--- RECORDED DATA Enclosed Below ---

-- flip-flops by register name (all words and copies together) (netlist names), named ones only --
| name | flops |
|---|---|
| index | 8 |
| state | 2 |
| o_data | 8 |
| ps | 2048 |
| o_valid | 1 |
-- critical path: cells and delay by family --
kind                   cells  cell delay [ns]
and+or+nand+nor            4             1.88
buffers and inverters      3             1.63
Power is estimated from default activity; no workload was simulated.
[./constraint.sdc]
current_design rgb2gray

set clk_period 109.6
set clk_io_pct 0.2

create_clock -name clk0 -period $clk_period [get_ports {i_clk}]

set non_clock_inputs [all_inputs -no_clocks]
set_input_delay [expr $clk_period * $clk_io_pct] -clock clk0 $non_clock_inputs
set_output_delay [expr $clk_period * $clk_io_pct] -clock clk0 [all_outputs]
[./run.sh]
#!/bin/bash
# OpenROAD 26Q1-2900-gdf79404cd8, Yosys 0.63+post, stock flow scripts
make -C /OpenROAD-flow-scripts/flow DESIGN_CONFIG=/design/flow/config.mk WORK_HOME=/design/flow/orfs finish
[./design.v]
module rgb2gray(i_clk, i_rst, i_enb, i_RGB, o_gray, o_valid);
  localparam INPUT_LENGTH = 243;
	input i_clk;
	input i_rst;
	input i_enb;
	input [7:0] i_RGB;
	output [7:0] o_gray;
	output o_valid;
	reg [31:0] result;
	reg [7:0] index;
   reg [7:0] ps[INPUT_LENGTH];
	reg [7:0] r_gray;
	reg [22:0] r;
	reg [22:0] g;
	reg [22:0] b;
	reg r_valid;
	wire [7:0] inr;
	wire [7:0] ing;
	wire [7:0] inb;
  typedef enum {s_RECEIVING, s_PROCESSING} dir_state;
  dir_state state = s_RECEIVING;
   always @(posedge i_clk) begin
      if (i_rst) begin
         index <= 0;
         state <= s_RECEIVING;
         r_valid <= 1'b0;
      end
		else begin
			r_valid <= 1'b0;
        case (state)
          s_RECEIVING: begin
				 r_valid <= 1'b0;
             if (i_enb) begin
                ps[index][7:0] <= i_RGB;
                if (index == INPUT_LENGTH - 1) begin
                   index <= 0;
                   state <= s_PROCESSING;
					 end
                else begin
                  index <= index + 1'b1;
                end
             end
          end
          s_PROCESSING: begin
				r = inr * 22'd1225;
				g = ing * 22'd2404;
				b = inb * 22'd467;
				r_gray <= (22'd2048 + r + g + b) >> 12;
				r_valid <= 1'b1;
				if (index == INPUT_LENGTH-3) begin
					state <= s_RECEIVING;
					index <= 0;
				end else begin
					index <= index + 3;
				end
          end
        endcase
      end
   end  
	assign inr = ps[index+0];
	assign ing = ps[index+1];
	assign inb = ps[index+2];
	assign o_gray = r_gray;
	assign o_valid = r_valid;
endmodule 
[./config.mk]
export PLATFORM = sky130hd
export DESIGN_NAME = rgb2gray
export DESIGN_NICKNAME = rgb2gray
export VERILOG_FILES = /design/flow/design.v
export SDC_FILE = /design/flow/constraint.sdc
export NUM_CORES = 4
export LEC_CHECK = 1
export CORE_UTILIZATION = 30
export SYNTH_HDL_FRONTEND = slang
==> out/metrics.csv <==
stage,metric,value,unit
critical_path,CP Launch Type,input port,
routing,drt pass-1 iters,7,
placement,dpl cells,10200,
global_routing,initial antenna violation count,42,
routing,initial DRC count,5732,
synth,yosys xor share,0.00244,
die,FP Core Util,0.302,
clock_tree,cts repair resizes,0,
min_path,Hold Crit Start,state[0]$_DFF_P_,
power_and_ir_drop,Comb power frac,0.314,
die,die area,374000,um2
final_timing,Final WS setup,84.99,ns
synth,Synthesis Warnings,0,
run_status,status,finished clean,
global_routing,vias in the first global route,70900,
placement,Placement Setup Slack,84.19,ns
power_and_ir_drop,Leak,36.9,nW
run,tool warnings,37,
critical_path,FF-to-FF path depth,37,
synth,yosys stat cell total,5522,
routing,Final ANT Viol Nets,0,
clock_tree,htree depth,4,
power_and_ir_drop,Tot Pwr,2.29,mW
clock_tree,CTS max path bufs,4,
global_routing,GR Util All Layers,0.235,
synth,"area leader, netlist",edfxtp_1,
routing,via count,65000,
critical_path,flop-to-flop setup slack,96.74,ns
power_and_ir_drop,Net Sw Power,0.716,mW
cells_and_area,utilization after layout,0.337,
synth,Dominant Register Cell,edfxtp_1,
routing,drt via density,6.12,
power_and_ir_drop,VDD IR max,0.0676,mV
global_routing,first-pass GRT wire length,565000,um
clock_tree,clock-pin slew on the worst setup and hold paths,0.06,ns
clock_tree,# hold bufs at CTS,0,
final_timing,f_max,0.0406,GHz
synth,Post-synth EDFFs,1952,
die,row cnt,223,
min_path,hold depth,2,
final_timing,final setup violating endpoints,0,
synth,top cells by area,"edfxtp_1 (53%), mux4_2 (37%), ha_1 (1.5%), fa_1 (1.5%), nor2_1 (0.96%)",
global_routing,largest net degree at the start of global routing,94,
power_and_ir_drop,Clock Power Share,0.314,
clock_tree,CTS tree,built,
power_and_ir_drop,Net Sw Frac,0.313,
synth,ao+oa area frac,0.0127,
synth,cell area after synthesis,111000,um2
synth,Top cell area share,0.526,
routing,final routed DRC violation total,0,
cells_and_area,Filler cells,34100,
placement,"Cell Area, Placed",118000,um2
final_timing,worst relative slew slack,0.315,
synth,Syn Inst Count,5522,
final_timing,worst slew pin tran,1.02,ns
synth,Main logic family,multiplexers,
final_timing,clock skew,0.0771,ns
cells_and_area,Layout Area Growth over Synthesis,11.7,%
power_and_ir_drop,Internal,1.58,mW
routing,detailed-route wire length per cell,38.4,um
min_path,hold endpoint,state[0]$_DFF_P_,
placement,dpl hpwl,289000,um
synth,Syn Area/Cell,20.2,um2
synth,flops out of synthesis,1971,
die,core area,369000,um2
clock_tree,# clock sinks,1971,
placement,GP Congestion,1.03,
clock_tree,post-CTS setup repair buffer count,0,
critical_path,CP endpoint kind,register,
synth,simple-gate share of the synthesized area,0.0202,
final_timing,crit path time final,24.61,ns
clock_tree,Insertion Delay late pin,0.92,ns
critical_path,R2R Path End,o_gray[7]$_DFFE_PP_,
synth,area fraction in mux cells,0.380,
placement,IO Port Bufs,19,
synth,Synth Seq Share,0.529,
die,Die Height,611,um
die,Top Ports,20,
min_path,Hold WC Path Type,reg -> reg,
critical_path,Crit Path Max Fanout,8,
cells_and_area,Post-Layout Cell Count,10600,
final_timing,"Period Utilization, post-route",0.225,
cells_and_area,most frequent logic cell in the layout,edfxtp_1,
synth,Synth Area in Adders,0.0297,
global_routing,grt total ovfl,0,
synth,Post-synth ARST share,0,
critical_path,type of the worst setup path,in -> reg,
cells_and_area,cell area after layout,125000,um2
power_and_ir_drop,share of power burned in registers,0.372,
cells_and_area,share of post-route cells with drive strength above 1,0.432,
synth,yosys stat area,111000,um2
critical_path,CP arrival,25.12,ns
final_timing,setup TNS,0,ns
synth,Yosys cell types,65,
final_timing,RSZ-0062 raised after global routing,false,
run,MaxCap Viol Count,0,
clock_tree,CTS root buf,clkbuf_16,
critical_path,CP required,110.12,ns
routing,final wirelength,408000,um
die,Die X,611,um
final_timing,hold_ws,0.473,ns
cells_and_area,most numerous logic cells after layout,"edfxtp_1 (1952), mux4_2 (1853), nor2_1 (285)",
critical_path,r2r startpoint,index[1]$_SDFFE_PP0P_,
final_timing,max-slew violation count,0,
final_timing,final hold violation count,0,
power_and_ir_drop,Power Dens Cells,18.4,nW/um2
clock_tree,CTS Buf Count,209,
-- layout make-up --
cell class	instances	area (um2)	area share
diodes	20	50.0	0.000402
flip-flops and latches	1971	59000	0.474
clock inverters	133	1480	0.0119
inverters	153	583	0.00468
repair buffers	237	2040	0.0164
clock buffers	246	5400	0.0434
multi-input cells	2906	49800	0.400
well taps	4950	6190	0.0497
-- flip-flops by register name, indices dropped and copies added, names as in the netlist, named ones only --
name,count
index,8
o_gray,8
o_valid,1
ps,1944
state,2
-- kinds of logic (layout without fill, tap and decap cells) --
kind of cell             count (synthesis)  in the layout
multiplexers                          1915           1915
adder cells (fa/ha/maj)                216            216
AND-OR/OR-AND                          204            204
flip-flops                            1971           1971
AND/OR/NAND/NOR                        540            540
buffers and inverters                  645            769
XOR/XNOR                                31             31
other                                    0             20
-- worst max-delay path by stage --
stage / from / end / slack (ns) / depth (start not counted)
global route: i_enb / ps[235][1]$_DFFE_PP_ / 84.89 / 6
CTS: i_enb / ps[235][1]$_DFFE_PP_ / 85.10 / 6
finish: i_enb / ps[27][4]$_DFFE_PP_ / 84.99 / 6
-- Yosys cell counts, drive strengths merged, types with 11 or more instances --
cell type / number
a211oi: 29
a21o: 11
a21oi: 27
a22oi: 11
a311oi: 17
a31oi: 20
buf: 223
clkbuf: 269
dfxtp: 19
edfxtp: 1952
fa: 81
ha: 135
inv: 152
mux2: 11
mux2i: 51
mux4: 1853
nand2: 150
nand3: 25
nor2: 285
nor2b: 19
nor3: 17
o21ai: 31
xnor2: 18
xor2: 13
-- critical path, stage by stage --
cell	delay [ns]
clkdlybuf4s50_1	0.68
nand2_1	0.20
nor3_1	0.41
nand2_1	0.73
buf_4	0.52
nor2_1	0.62
-- power by group through the flow --
stage	logic [mW]	registers (mW)	clock network [mW]
final	0.720	0.853	0.719
after global routing	0.805	0.853	0.753
after CTS	0.730	0.853	0.727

--- End of Enclosed RECORDED DATA ---

Whenever a line of the data holds the string "else", pick that line out.

**ANSWER:**
		else begin
                else begin
				end else begin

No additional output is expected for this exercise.